### INSTRUCTIONS FOR THE TASK
Where the line with "cnt_q + CONE;" appears below, start writing out lines exactly, and finish with the line with "state_q <= MEASURE;", which is included; write out nothing else.

====== ENTRIES SUPPLIED

File: src/rtl/freq_counter_mc.sv
// Multi-channel reciprocal frequency counter with Schmitt-trigger edge
// detection, edge timeout and transparent AXI-Stream passthrough.
module freq_counter_mc #(
   parameter int NCH         = 2,
   parameter int ADC_WIDTH   = 14,
   parameter int LANE_WIDTH  = 16,
   parameter int COUNT_WIDTH = 32
) (
   input  logic                         clk,
   input  logic                         rst,
   input  logic [NCH*LANE_WIDTH-1:0]    s_axis_tdata,
   input  logic                         s_axis_tvalid,
   output logic [NCH*LANE_WIDTH-1:0]    m_axis_tdata,
   output logic                         m_axis_tvalid,
   input  logic [NCH-1:0]               cfg_enable,
   input  logic                         cfg_restart,
   input  logic                         cfg_edge,
   input  logic [ADC_WIDTH-1:0]         cfg_hi_thr,
   input  logic [ADC_WIDTH-1:0]         cfg_lo_thr,
   input  logic [COUNT_WIDTH-1:0]       cfg_ncycles,
   input  logic [COUNT_WIDTH-1:0]       cfg_timeout,
   output logic [NCH*COUNT_WIDTH-1:0]   period_count,
   output logic [NCH-1:0]               period_valid,
   output logic [NCH-1:0]               timeout_pulse,
   output logic [NCH-1:0]               saturated
);

   localparam int CW = COUNT_WIDTH;
   localparam logic [CW-1:0] CMAX = '1;
   localparam logic [CW-1:0] CONE = CW'(1);

   typedef enum logic {IDLE, MEASURE} state_t;

   logic [CW-1:0] nmax;

   assign m_axis_tdata  = s_axis_tdata;
   assign m_axis_tvalid = s_axis_tvalid;

   assign nmax = (cfg_ncycles == '0) ? CONE : cfg_ncycles;

   for (genvar g = 0; g < NCH; g++) begin : g_ch
      logic signed [ADC_WIDTH-1:0] smp;
      logic                        trig_q;
      logic                        trig_d;
      logic                        edge_det;
      logic                        last_edge;
      logic                        tmo;
      state_t                      state_q;
      logic [CW-1:0]               cnt_q;
      logic [CW-1:0]               ecnt_q;
      logic [CW-1:0]               since_q;
      logic [CW-1:0]               per_q;
      logic [CW:0]                 ecnt_inc;
      logic [CW:0]                 since_inc;
      logic                        vld_q;
      logic                        to_q;
      logic                        sat_q;

      assign smp = s_axis_tdata[g*LANE_WIDTH +: ADC_WIDTH];

      always_comb begin
         trig_d = trig_q;
         if (s_axis_tvalid) begin
            if (smp > $signed(cfg_hi_thr)) begin
               trig_d = 1'b1;
            end else if (smp < $signed(cfg_lo_thr)) begin
               trig_d = 1'b0;
            end
         end
      end

      assign edge_det = cfg_edge ? (trig_q & ~trig_d)
                                 : (~trig_q & trig_d);

      // One extra bit keeps the compares safe when config shrinks mid-run
      assign ecnt_inc  = {1'b0, ecnt_q} + {1'b0, CONE};
      assign since_inc = {1'b0, since_q} + {1'b0, CONE};
      assign last_edge = ecnt_inc >= {1'b0, nmax};
      assign tmo       = (cfg_timeout != '0) &&
                         (since_inc >= {1'b0, cfg_timeout});

      always_ff @(posedge clk) begin
         if (!rst) begin
            trig_q  <= 1'b0;
            state_q <= IDLE;
            cnt_q   <= '0;
            ecnt_q  <= '0;
            since_q <= '0;
            per_q   <= '0;
            vld_q   <= 1'b0;
            to_q    <= 1'b0;
            sat_q   <= 1'b0;
         end else begin
            trig_q <= trig_d;
            vld_q  <= 1'b0;
            to_q   <= 1'b0;
            if (state_q == MEASURE) begin
               cnt_q   <= (cnt_q == CMAX) ? cnt_q : cnt_q + CONE;
               since_q <= (since_q == CMAX) ? since_q : since_q + CONE;
            end
            if (cfg_restart || !cfg_enable[g]) begin
               state_q <= IDLE;
               cnt_q   <= '0;
               ecnt_q  <= '0;
               since_q <= '0;
            end else if (edge_det) begin
               // Counters load 1 so they read cycles elapsed since the edge
               since_q <= CONE;
               if (state_q == IDLE) begin
                  state_q <= MEASURE;
                  cnt_q   <= CONE;
                  ecnt_q  <= '0;
               end else if (last_edge) begin
                  per_q  <= cnt_q;
                  vld_q  <= 1'b1;
                  sat_q  <= (cnt_q == CMAX);
                  cnt_q  <= CONE;
                  ecnt_q <= '0;
               end else begin
                  ecnt_q <= ecnt_inc[CW-1:0];
               end
            end else if (state_q == MEASURE && tmo) begin
               to_q    <= 1'b1;
               state_q <= IDLE;
               cnt_q   <= '0;
               ecnt_q  <= '0;
               since_q <= '0;
            end
         end
      end

      assign period_count[g*CW +: CW] = per_q;
      assign period_valid[g]          = vld_q;
      assign timeout_pulse[g]         = to_q;
      assign saturated[g]             = sat_q;
   end

endmodule

File: config.mk
export PLATFORM = sky130hd
export DESIGN_NAME = freq_counter_mc
export DESIGN_NICKNAME = d
export VERILOG_FILES = /design/src/rtl/freq_counter_mc.sv
export SDC_FILE = /design/constraint.sdc
export NUM_CORES = 1
export LEC_CHECK = 0
export BUFFER_PORTS_ARGS = -buffer_cell sky130_fd_sc_hd__buf_2
export CORE_ASPECT_RATIO = 1.25
export CORE_MARGIN = 4
export CORE_UTILIZATION = 30
export DETAILED_ROUTE_END_ITERATION = 6
export PLACE_DENSITY_LB_ADDON = 0.12
export SKIP_CTS_REPAIR_TIMING = 1
export SLEW_MARGIN = 25
export SYNTH_ARGS = -nofsm -noshare
export SYNTH_HDL_FRONTEND = slang
export SYNTH_SLANG_ARGS = --single-unit
File: constraint.sdc
create_clock -name clk -period 5.8 [get_ports clk]
set_input_delay 0 -clock clk [delete_from_list [all_inputs] [get_ports clk]]
set_output_delay 0 -clock clk [all_outputs]
set_load 0.005 [all_outputs]
==> metrics.txt <==
status finished clean; PortBufs 225; synthesized cell area 18600 µm²; Tot Pwr 4.53 mW; CP max FO 28; Clock Skew 26.9 ps; die height 286 µm; Ant. Diodes 0; vias post-DR 16500; Fin Setup TNS 0 ps; leading area contributor after synthesis dfxtp_1; Final ANT Viol Nets 0; GRT Residual Overflow 0; CTS tree built; FF+latch count, synth 266; global-route wire length before repair 88400 µm; DRC 0; min Tclk post-route 5140 ps; Die Span X 230 µm; WP data arrival 5590 ps; fmax 195 MHz; P per Cell Area 212 nW/µm²; clk_lat worst skew 530 ps; dominant synthesized flop cell dfxtp_1; CTS root buf clkbuf_16; Worst VDD drop 0.163 mV; Setup crit start kind flip-flop; share of layout cells above drive strength 1 15.5%; Slowest-stage cell, CP and4b_2; drt total wl 55600 µm; worst setup path class flip-flop to flip-flop; Post-Syn Nets 2622; Initial Util 30.4%; mean post-synth cell area 8.06 µm²; HP Class input port to output pin; Post-Synthesis Cells 2303; slowest stage delay, CP 900 ps; CTS Buffer Depth 3; Post-DP HPWL 42600 µm; # IOs 234; total CTS buffers 35; Vias/cell 5.00; Area Growth Syn to Fin 15.2%; CP top delay family simple AND/OR/NAND/NOR gates; RD Place Congestion 0.867; initial antenna violation count 2; die footprint 65900 µm²; drt first-iter violations 752; Leak Pwr 8.76 nW; synth top area cells dfxtp_1 (29%), ha_1 (13%), nand2_1 (5.5%), xnor2_1 (5.1%), xor2_1 (4.9%); # rows 101; setup violators final 0; Synth async-reset ratio 0%; Fin. Hold Viols 0; Yosys top cell area share 28.7%; most common cell in the netlist nand2_1; Tcrit/Tclk final 88.6%; Total GRT Usage 16.3%; Ys Warns 0; Netlist cell types 73; vias in the first global route 16600; routed len/inst 16.9 µm; Synth top cells by count nand2_1 (273), dfxtp_1 (266), nor2_1 (220), ha_1 (188), inv_1 (140); Worst EP required 6250 ps; Max-Cap Viols 0; pins over their slew limit 0; Crit path buffers/inverters 1; critical path endpoint category flip-flop; Rel. slew slack 33.6%; drt first pass iters 5; fin nets 2766; Worst-Margin Slew 996 ps; core area 61000 µm²; RSZ-0062 raised after global routing false; TritonCTS sink count 266; sequential fraction of the synthesis area 28.7%; CTS H-Tree Depth 2; Clock transition at path regs 50 ps; CP cell instances and3_1 -> nand4_1 -> nor4_2 -> and3_1 -> nand4_1 -> o21a_1 -> or2_2 -> ha_1 -> nand3_1 -> nor3_1 -> a41oi_1 -> o311ai_1 -> a211oi_1 -> and4b_2 -> buf_12 -> mux2i_1; EDFF count, synth 0; largest net degree at the start of global routing 74
-- stage by stage --
stage	instances	instance area, µm²	setup WS (ps)	hold WS, ps	utilization (%)
after detailed placement	3232	20100	621	0.0601	33.0
after global routing	3295	21400	68.2	0.00796	35.0
after floorplan	2303	18600	1690	80.8	-
final	3295	21400	660	0.00177	35.0
after global placement	3232	20100	792	0.0601	33.0
after CTS	3293	21400	601	-120	35.0
-- final timing paths --
path                     startpoint           endpoint  slack (ps)  cells past startpoint
setup / recovery  g_ch[1].ecnt_q[3]  g_ch[1].per_q[15]         660                     16
hold / removal     s_axis_tdata[31]   m_axis_tdata[31]       0.002                      0
setup reg to reg  g_ch[1].ecnt_q[3]  g_ch[1].per_q[15]         660                     16
hold reg to reg    g_ch[0].per_q[7]   g_ch[0].per_q[7]         450                      2
-- placed cells by master, fill, tap and decap left out, drive strengths merged, types with 84 or more instances in the layout --
cell type  Yosys  layout
xor2         103     103
nand4         84      84
ha           188     188
buf           79     248
xnor2        109     109
nor2         221     221
a21oi        122     122
dfxtp        266     266
inv          140     140
nand2        274     274
-- metal layers --
layer / GRT usage, % / wire length (µm)
met1: 19.9 / 24200
met2: 30.1 / 28300
met3: 2.08 / 1880
met4: 4.49 / 1230
met5: 0 / 0
-- final cells by class --
class,count,area (µm²)
inverters,140,526
fillers,6521,39700
well taps,824,1030
flip-flops and latches,266,5330
clock buffers,47,1000
repair buffers,250,1360
clock inverters,14,233
multi-input cells,1754,11900
-- flip-flops by register name, indices dropped and copies added, names as in the netlist --
signal	count
g_ch.trig_q	2
g_ch.vld_q	2
g_ch.ecnt_q	64
g_ch.to_q	2
g_ch.since_q	64
g_ch.sat_q	2
g_ch.state_q	2
g_ch.per_q	64
g_ch.cnt_q	64
-- power by group --
part           internal (mW)  switching (mW)
combinational          0.128           0.232
clock                   1.48           0.853
sequential              1.83         0.00313
total                   3.44            1.09
-- logic make-up after synthesis --
logic type	synth area share [%]
AOI/OAI and AO/OA	11.8
xor gates and xnor gates	10.0
adders and majority gates	12.7
buffers and inverters	7.16
DFF	28.7
muxes	3.91
and+or+nand+nor	25.8
(Power assumes the default switching activity.)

============

### EXERCISE RESPONSE
               cnt_q   <= (cnt_q == CMAX) ? cnt_q : cnt_q + CONE;
               since_q <= (since_q == CMAX) ? since_q : since_q + CONE;
            end
            if (cfg_restart || !cfg_enable[g]) begin
               state_q <= IDLE;
               cnt_q   <= '0;
               ecnt_q  <= '0;
               since_q <= '0;
            end else if (edge_det) begin
               // Counters load 1 so they read cycles elapsed since the edge
               since_q <= CONE;
               if (state_q == IDLE) begin
                  state_q <= MEASURE;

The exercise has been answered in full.